_What you are asked to do_.
Copy each line of the records below that has "constraint" in it.
[[ Records to use open ]]
`src/rtl/ecall_stream_ctrl.sv`:
```
// Write-ecall byte streamer: RAM port B -> Arduino header with a four-phase strobe/ack
// handshake, so a receiver of any speed sees each byte exactly once.
module ecall_stream_ctrl #(
  parameter int DM_BITS     = 14,
  parameter int SETUP_CYC   = 2,
  parameter int ACK_TIMEOUT = 1024
) (
  input  logic               ADC_CLK_10,
  input  logic               rst,
  input  logic               start,
  input  logic [63:0]        base_addr,
  input  logic [63:0]        len,
  output logic               mem_rden,
  output logic [DM_BITS-1:0] mem_addr,
  input  logic [63:0]        mem_q,
  output logic [7:0]         tx_data,
  output logic               tx_strobe,
  input  logic               rx_ack,
  output logic               done,
  output logic               error,
  output logic [63:0]        bytes_sent
);
  localparam int SW = $clog2(SETUP_CYC + 1);
  localparam int TW = $clog2(ACK_TIMEOUT + 1);

  typedef enum logic [2:0] {
    S_IDLE, S_CHECK, S_FETCH, S_CAPTURE, S_SETUP, S_WAIT_HI, S_WAIT_LO, S_FINISH
  } state_t;

  state_t             r_state;
  logic               r_start_d;
  logic               r_ack_m, r_ack_s;
  logic [63:0]        r_offset, r_bytes;
  logic [SW-1:0]      r_setup_cnt;
  logic [TW-1:0]      r_to_cnt;
  logic               r_mem_rden, r_strobe, r_done, r_error;
  logic [DM_BITS-1:0] r_mem_addr;
  logic [7:0]         r_tx_data;

  logic w_start_rise, w_busy, w_unused;

  assign w_start_rise = start & ~r_start_d;
  assign w_busy       = (r_state != S_IDLE) && (r_state != S_FINISH);
  assign w_unused     = ^{base_addr[63:DM_BITS], mem_q[63:8]};

  assign mem_rden   = r_mem_rden;
  assign mem_addr   = r_mem_addr;
  assign tx_data    = r_tx_data;
  assign tx_strobe  = r_strobe;
  assign done       = r_done;
  assign error      = r_error;
  assign bytes_sent = r_bytes;

  // rx_ack comes from an unrelated receiver clock domain
  always_ff @(posedge ADC_CLK_10 or posedge rst) begin
    if (rst) begin
      r_ack_m <= 1'b0;
      r_ack_s <= 1'b0;
    end else begin
      r_ack_m <= rx_ack;
      r_ack_s <= r_ack_m;
    end
  end

  always_ff @(posedge ADC_CLK_10 or posedge rst) begin
    if (rst) begin
      r_state     <= S_IDLE;
      r_start_d   <= 1'b0;
      r_offset    <= '0;
      r_bytes     <= '0;
      r_setup_cnt <= '0;
      r_to_cnt    <= '0;
      r_mem_rden  <= 1'b0;
      r_mem_addr  <= '0;
      r_tx_data   <= '0;
      r_strobe    <= 1'b0;
      r_done      <= 1'b1;
      r_error     <= 1'b0;
    end else begin
      r_start_d  <= start;
      r_mem_rden <= 1'b0;
      if (w_busy && !start) begin
        // CPU withdrew the request: drop the strobe, keep error as is
        r_strobe <= 1'b0;
        r_done   <= 1'b1;
        r_state  <= S_FINISH;
      end else begin
        case (r_state)
          S_IDLE: begin
            if (w_start_rise) begin
              r_error  <= 1'b0;
              r_bytes  <= '0;
              r_offset <= '0;
              r_done   <= 1'b0;
              r_state  <= S_CHECK;
            end
          end
          S_CHECK: begin
            if (r_offset >= len) begin
              r_done  <= 1'b1;
              r_state <= S_FINISH;
            end else begin
              r_mem_rden <= 1'b1;
              r_mem_addr <= base_addr[DM_BITS-1:0] + r_offset[DM_BITS-1:0];
              r_state    <= S_FETCH;
            end
          end
          S_FETCH: r_state <= S_CAPTURE;
          S_CAPTURE: begin
            r_tx_data   <= mem_q[7:0];
            r_setup_cnt <= SW'(SETUP_CYC);
            r_state     <= S_SETUP;
          end
          S_SETUP: begin
            if (r_setup_cnt <= SW'(1)) begin
              r_strobe <= 1'b1;
              r_to_cnt <= TW'(ACK_TIMEOUT);
              r_state  <= S_WAIT_HI;
            end else begin
              r_setup_cnt <= r_setup_cnt - 1'b1;
            end
          end
          S_WAIT_HI: begin
            if (r_ack_s) begin
              r_strobe <= 1'b0;
              r_bytes  <= r_bytes + 64'd1;
              r_offset <= r_offset + 64'd1;
              r_to_cnt <= TW'(ACK_TIMEOUT);
              r_state  <= S_WAIT_LO;
            end else if (r_to_cnt <= TW'(1)) begin
              r_error  <= 1'b1;
              r_strobe <= 1'b0;
              r_done   <= 1'b1;
              r_state  <= S_FINISH;
            end else begin
              r_to_cnt <= r_to_cnt - 1'b1;
            end
          end
          S_WAIT_LO: begin
            if (!r_ack_s) begin
              r_state <= S_CHECK;
            end else if (r_to_cnt <= TW'(1)) begin
              r_error <= 1'b1;
              r_done  <= 1'b1;
              r_state <= S_FINISH;
            end else begin
              r_to_cnt <= r_to_cnt - 1'b1;
            end
          end
          S_FINISH: begin
            r_strobe <= 1'b0;
            if (!start) r_state <= S_IDLE;
          end
          default: r_state <= S_IDLE;
        endcase
      end
    end
  end
endmodule

```
`config.mk`:
```
export PLATFORM = sky130hd
export DESIGN_NAME = ecall_stream_ctrl
export DESIGN_NICKNAME = d
export VERILOG_FILES = /design/src/rtl/ecall_stream_ctrl.sv
export SDC_FILE = /design/constraint.sdc
export NUM_CORES = 1
export LEC_CHECK = 0
export BUFFER_PORTS_ARGS = -buffer_cell sky130_fd_sc_hd__buf_2
export CAP_MARGIN = 20
export CORE_ASPECT_RATIO = 1.5
export CORE_UTILIZATION = 55
export CTS_CLUSTER_DIAMETER = 120
export CTS_CLUSTER_SIZE = 8
export DETAILED_ROUTE_END_ITERATION = 10
export GPL_TIMING_DRIVEN = 1
export PLACE_DENSITY = 0.83
export REMOVE_ABC_BUFFERS = 1
export SLEW_MARGIN = 20
export SYNTH_ARGS = -nofsm -noshare
export SYNTH_HDL_FRONTEND = slang
export SYNTH_SLANG_ARGS = --single-unit
export TNS_END_PERCENT = 10
```
`constraint.sdc`:
```
create_clock -name ADC_CLK_10 -period 14.7 [get_ports ADC_CLK_10]
set_clock_uncertainty 0.1 [all_clocks]
set_input_delay 1.47 -clock ADC_CLK_10 [delete_from_list [all_inputs] [get_ports ADC_CLK_10]]
set_output_delay 1.47 -clock ADC_CLK_10 [all_outputs]
set_load 0.03 [all_outputs]
```
==> impl_results.md, run 1 <==
- Status: finished, final reports clean
- Final count of hold timing violations: 0
- Worst-path clk slew: 0.06 ns
- Crit share post-route: 0.270
- Number of global-route vias before repair: 8,971
- Gpl congestion: 0.867
- Average via count per standard cell: 5.69
- IO Count: 286
- Required @ worst endpoint: 14.92 ns
- Pwr Density: 121 mW/mm^2
- First-pass GRT wire length: 42,000 microns
- Slew Viols, Final: 0
- Synth Area in XOR/XNOR: 0.0939
- Worst hold path type: reg2reg
- Crit path DAT: 4.19 ns
- Final Util: 0.653
- CP Buf/Inv Count: 2
- Clock Tree Buf Depth: 2
- Hpwl dp: 18,600 microns
- Most frequent cells in the layout: buf_2 (179), dfrtp_1 (172), nor2_1 (150)
- Largest net degree at the start of global routing: 99
- Synthesized area per cell: 9.19 sq um
- Synth Area in Compound Gates: 0.0880
- Effective utilization at floorplan: 0.565
- Total Wirelength: 25,600 microns
- Cell Area, Synth: 0.0109 sq mm
- DR iter-0 viols: 439
- Number of nets with antenna violations after routing: 0
- Top_reg_cell synth: dfrtp_1
- CTS tree: done
- Post_cts resized: 0
- Detailed Routing Iterations Pass 1: 5
- Area Overhead vs Synth: 15.6%
- Crit-path cells: buf_2 -> inv_1 -> ha_1 -> nand4_1 -> nor4_1 -> nand2_1 -> o22ai_1 -> nor4_2 -> nor2_4 -> mux2_2
- Post-Synth Simple-Gate Area: 0.250
- Layout cells sized above 1: 0.202
- Chip height: 175 microns
- Total GRT Usage: 0.263
- Hold Buf Count CTS: 0
- Slowest-stage cell, CP: nor4_1
- Critical Path Source Type: input port
- Worst hold slack: 0.249 ns
- Number of flops mapped to enable cells by yosys: 0
- Synth warn: 0
- Initial antenna violation count: 5
- Leading cell type in the layout, fill and taps excluded: buf_2
- Post-synthesis cell type count: 75
- Worst skew pair latency: 0.44 ns
- Leak: 0.00644 uW
- Std cell rows: 62
- Maximum vdd ir drop: 0.0796 mV
- Worst Path Max Fanout: 15
- FFs w/ async S/R, synth: 1.00
- #FFs+latches synth: 173
- Max incr delay on CP: 0.65 ns
- Max Fclk: 0.252 GHz
- Worst-margin pin slew: 0.929 ns
- Root buffer cell: clkbuf_16
- CP Class: in2reg
- Post-CTS setup buffer count: 0
- Drt drc: 0
- Largest delay share family, worst path: simple AND/OR/NAND/NOR gates
- Input/output buffers: 179
- Sequential cell area fraction in the yosys report: 0.397
- Remaining global-route overflow: 0
- Tmin final: 3.97 ns
- Mux contribution to synthesized area: 0.0301
- Die width: 117 microns
- Headroom to the max-slew limit: 0.381
- Total negative setup slack: 0 ns
- Clock H-tree levels: 4
- Final nets: 1,635
- # setup viols final: 0
- Die area: 0.0204 sq mm
- Core box area: 0.0193 sq mm
- Critical path capture point type: flip-flop
- WL per Instance: 15.8 microns
- CTS Buf Count: 17
- Synth Instances: 1,188
- Post-Synth Adder-Cell Area: 0.0958
- Antenna cells: 0
- RSZ-0062 raised after global routing: false
- Largest family of logic cells by synthesized area: simple AND/OR/NAND/NOR gates
- Max-Cap Viols: 0
- Detailed-route via count: 9,249
- Clock sink count: 173
[registers in the layout (all words and copies together) (netlist names)]
name and cells:
r_setup_cnt 2, mem_rden 1, bytes_sent 64, r_to_cnt 11, r_offset 64, r_state 3
r_ack_s 1, error 1, tx_data 8, r_ack_m 1, r_start_d 1, done 1
mem_addr 14, tx_strobe 1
[[ Records to use closed ]]
_Solved exercise_.
export SDC_FILE = /design/constraint.sdc
`constraint.sdc`:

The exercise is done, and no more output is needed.